The B.C. health ministry has started contacting thousands of scheduled surgery patients whose procedures have been delayed or cancelled due to the COVID-19 pandemic, to begin a catch-up program expected to extend into the next two years.
Health Minister Adrian Dix announced May 7 that with continued low hospital demand to admit COVID-19-infected patients, B.C.’s regional health authorities are reaching out to surgery candidates over the next week to see if they are willing to proceed with their delayed surgery under new protocols to screen for novel coronavirus infection.

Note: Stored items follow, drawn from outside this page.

File: src/rtl/password_ctrl.sv
// Password lock sequencer: collects a 4-digit BCD code, checks it, and drives
// timed unlock/error/lockout indications with a retry limit.
module password_ctrl #(
    parameter logic [15:0] PASSWORD    = 16'h1234,
    parameter int unsigned MAX_TRIES   = 3,
    parameter int unsigned OPEN_CYCLES = 50_000_000,
    parameter int unsigned ERR_CYCLES  = 25_000_000,
    parameter int unsigned LOCK_CYCLES = 250_000_000
) (
    input  logic            clk,
    input  logic            rst_n,
    password_ctrl_if.slave  bus
);
    localparam int unsigned TIMER_W = 32;
    localparam int unsigned BUF_W   = 16;

    localparam logic [2:0] ST_ENTRY   = 3'd0;
    localparam logic [2:0] ST_CHECK   = 3'd1;
    localparam logic [2:0] ST_OPEN    = 3'd2;
    localparam logic [2:0] ST_FAIL    = 3'd3;
    localparam logic [2:0] ST_LOCKOUT = 3'd4;

    localparam logic [1:0]         TRIES_INIT = 2'(MAX_TRIES);
    localparam logic [TIMER_W-1:0] OPEN_LOAD  = TIMER_W'(OPEN_CYCLES - 1);
    localparam logic [TIMER_W-1:0] ERR_LOAD   = TIMER_W'(ERR_CYCLES - 1);
    localparam logic [TIMER_W-1:0] LOCK_LOAD  = TIMER_W'(LOCK_CYCLES - 1);

    logic [2:0]         r_state;
    logic [BUF_W-1:0]   r_buf;
    logic [2:0]         r_cnt;
    logic [1:0]         r_att;
    logic [TIMER_W-1:0] r_timer;
    logic               r_enter_q;
    logic               r_clear_q;
    logic               r_unlocked;
    logic               r_error;
    logic               r_locked_out;

    logic [2:0]         w_state_nxt;
    logic [BUF_W-1:0]   w_buf_nxt;
    logic [2:0]         w_cnt_nxt;
    logic [1:0]         w_att_nxt;
    logic [TIMER_W-1:0] w_timer_nxt;
    logic               w_enter_press;
    logic               w_clear_press;
    logic [3:0]         w_digit;
    logic               w_timer_done;

    assign w_enter_press = bus.btn_enter & ~r_enter_q;
    assign w_clear_press = bus.btn_clear & ~r_clear_q;
    assign w_digit       = bus.sw_clean[3:0];
    assign w_timer_done  = (r_timer == '0);

    // Next-state logic; clear has priority over enter in ENTRY and OPEN.
    always_comb begin
        w_state_nxt = r_state;
        w_buf_nxt   = r_buf;
        w_cnt_nxt   = r_cnt;
        w_att_nxt   = r_att;
        w_timer_nxt = r_timer;
        case (r_state)
            ST_ENTRY: begin
                if (w_clear_press) begin
                    w_buf_nxt = '0;
                    w_cnt_nxt = 3'd0;
                end else if (w_enter_press && (w_digit <= 4'd9)) begin
                    w_buf_nxt = {r_buf[BUF_W-5:0], w_digit};
                    w_cnt_nxt = r_cnt + 3'd1;
                    if (r_cnt == 3'd3) begin
                        w_state_nxt = ST_CHECK;
                    end
                end
            end
            ST_CHECK: begin
                w_buf_nxt = '0;
                w_cnt_nxt = 3'd0;
                if (r_buf == PASSWORD) begin
                    w_state_nxt = ST_OPEN;
                    w_att_nxt   = TRIES_INIT;
                    w_timer_nxt = OPEN_LOAD;
                end else if (r_att > 2'd1) begin
                    w_state_nxt = ST_FAIL;
                    w_att_nxt   = r_att - 2'd1;
                    w_timer_nxt = ERR_LOAD;
                end else begin
                    w_state_nxt = ST_LOCKOUT;
                    w_att_nxt   = 2'd0;
                    w_timer_nxt = LOCK_LOAD;
                end
            end
            ST_OPEN: begin
                if (w_clear_press || w_timer_done) begin
                    w_state_nxt = ST_ENTRY;
                    w_timer_nxt = '0;
                end else begin
                    w_timer_nxt = r_timer - TIMER_W'(1);
                end
            end
            ST_FAIL: begin
                if (w_timer_done) begin
                    w_state_nxt = ST_ENTRY;
                end else begin
                    w_timer_nxt = r_timer - TIMER_W'(1);
                end
            end
            ST_LOCKOUT: begin
                if (w_timer_done) begin
                    w_state_nxt = ST_ENTRY;
                    w_att_nxt   = TRIES_INIT;
                end else begin
                    w_timer_nxt = r_timer - TIMER_W'(1);
                end
            end
            default: begin
                w_state_nxt = ST_ENTRY;
                w_buf_nxt   = '0;
                w_cnt_nxt   = 3'd0;
                w_timer_nxt = '0;
            end
        endcase
    end

    // State, datapath and registered indication outputs.
    always_ff @(posedge clk or negedge rst_n) begin
        if (!rst_n) begin
            r_state      <= ST_ENTRY;
            r_buf        <= '0;
            r_cnt        <= 3'd0;
            r_att        <= TRIES_INIT;
            r_timer      <= '0;
            r_enter_q    <= 1'b0;
            r_clear_q    <= 1'b0;
            r_unlocked   <= 1'b0;
            r_error      <= 1'b0;
            r_locked_out <= 1'b0;
        end else begin
            r_state      <= w_state_nxt;
            r_buf        <= w_buf_nxt;
            r_cnt        <= w_cnt_nxt;
            r_att        <= w_att_nxt;
            r_timer      <= w_timer_nxt;
            r_enter_q    <= bus.btn_enter;
            r_clear_q    <= bus.btn_clear;
            r_unlocked   <= (w_state_nxt == ST_OPEN);
            r_error      <= (w_state_nxt == ST_FAIL);
            r_locked_out <= (w_state_nxt == ST_LOCKOUT);
        end
    end

    assign bus.unlocked      = r_unlocked;
    assign bus.error         = r_error;
    assign bus.locked_out    = r_locked_out;
    assign bus.digit_count   = r_cnt;
    assign bus.attempts_left = r_att;
    assign bus.state         = r_state;
endmodule
--- src/rtl/phase_timer.sv ---
// Per-phase tick down-counter: reloads on load, decrements on tick_en, saturates at zero.
// done marks a tick cycle on which the phase has no ticks left.
module phase_timer #(
  parameter int unsigned CNT_W = 8
) (
  input  logic             clk,
  input  logic             load,
  input  logic [CNT_W-1:0] load_val,
  input  logic             tick_en,
  output logic             done
);

  logic [CNT_W-1:0] r_count;

  always_ff @(posedge clk) begin
    if (load) begin
      r_count <= load_val;
    end else if (tick_en && (r_count != '0)) begin
      r_count <= r_count - CNT_W'(1);
    end
  end

  assign done = tick_en && (r_count == '0);

endmodule
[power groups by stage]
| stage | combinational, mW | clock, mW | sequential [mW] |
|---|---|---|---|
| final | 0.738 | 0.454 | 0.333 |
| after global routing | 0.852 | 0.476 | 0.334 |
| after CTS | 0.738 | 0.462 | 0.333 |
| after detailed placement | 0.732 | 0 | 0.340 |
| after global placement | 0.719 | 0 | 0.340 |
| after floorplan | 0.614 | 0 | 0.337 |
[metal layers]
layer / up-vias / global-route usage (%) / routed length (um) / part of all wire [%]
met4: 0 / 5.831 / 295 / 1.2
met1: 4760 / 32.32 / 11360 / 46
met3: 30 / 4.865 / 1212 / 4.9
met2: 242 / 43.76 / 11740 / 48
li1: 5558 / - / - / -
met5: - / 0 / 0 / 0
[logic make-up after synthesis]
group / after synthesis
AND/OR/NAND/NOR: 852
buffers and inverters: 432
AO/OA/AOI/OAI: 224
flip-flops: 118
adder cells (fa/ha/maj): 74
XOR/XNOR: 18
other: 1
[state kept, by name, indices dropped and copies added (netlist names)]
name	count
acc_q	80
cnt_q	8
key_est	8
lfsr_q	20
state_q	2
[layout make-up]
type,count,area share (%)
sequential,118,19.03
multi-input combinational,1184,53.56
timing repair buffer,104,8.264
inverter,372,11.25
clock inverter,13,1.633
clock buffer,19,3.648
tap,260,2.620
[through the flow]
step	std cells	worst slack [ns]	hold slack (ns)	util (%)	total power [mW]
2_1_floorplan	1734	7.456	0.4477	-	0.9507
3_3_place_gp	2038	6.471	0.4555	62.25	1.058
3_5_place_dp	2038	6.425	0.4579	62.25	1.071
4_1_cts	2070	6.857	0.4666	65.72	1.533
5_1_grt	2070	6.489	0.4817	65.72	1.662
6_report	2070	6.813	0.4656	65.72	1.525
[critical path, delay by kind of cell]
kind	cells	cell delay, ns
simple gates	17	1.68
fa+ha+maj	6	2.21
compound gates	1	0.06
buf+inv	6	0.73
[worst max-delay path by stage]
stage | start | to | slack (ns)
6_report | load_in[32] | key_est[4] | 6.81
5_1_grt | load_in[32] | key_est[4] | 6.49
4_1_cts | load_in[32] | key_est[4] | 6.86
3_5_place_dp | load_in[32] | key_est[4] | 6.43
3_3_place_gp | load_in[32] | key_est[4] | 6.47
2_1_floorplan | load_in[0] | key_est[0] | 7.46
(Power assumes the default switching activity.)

In addition to 30,000 cancelled and postponed procedures, the health ministry estimates that without COVID-19 precautions that halted all but urgent surgeries, there would have been another 24,000 patients added to wait lists since pandemic measures were implemented March 17. Surgeons stopped meeting with most patients and referring them since that time.
Premier John Horgan said many patients will be apprehensive about returning to the health care system, despite living in pain. “Today we start relieving that pain,” Horgan said.
— Tom Fletcher (@tomfletcherbc) May 7, 2020
Provincial health officer Dr. Bonnie Henry said B.C.’s reduction in community cases means hospitals and surgical centres can change a protocol that assumed everyone coming in for surgery may be infected. She said surgical patients will be screened for symptoms twice, the second time just before they come in for the procedure.
“Now that we have flattened our curve here in B.C., we need to take a different approach to this,” Henry said. “We can now safely assume that most patients do not have COVID-19.”
Surgical capacity is to be ramped up to pre-pandemic levels over four weeks, starting May 18 when scheduled surgeries are to resume, and private contracted facilities will be used to maximum capacity by the end of May. Additional screening for COVID-19 will be implemented, but with reduced positive tests in recent weeks, officials say the vast majority of scheduled surgery patients will not require additional infection measures in hospital.
Dix estimates that the additional capacity, including operating room training of nurses and added surgeons and anestheologists, will cost an additional $250 million in the first year. Catching up is expected to take up to two years, including patients with cancer and heart conditions, with surgical facilities extending hours and into weekends as surgical teams are added.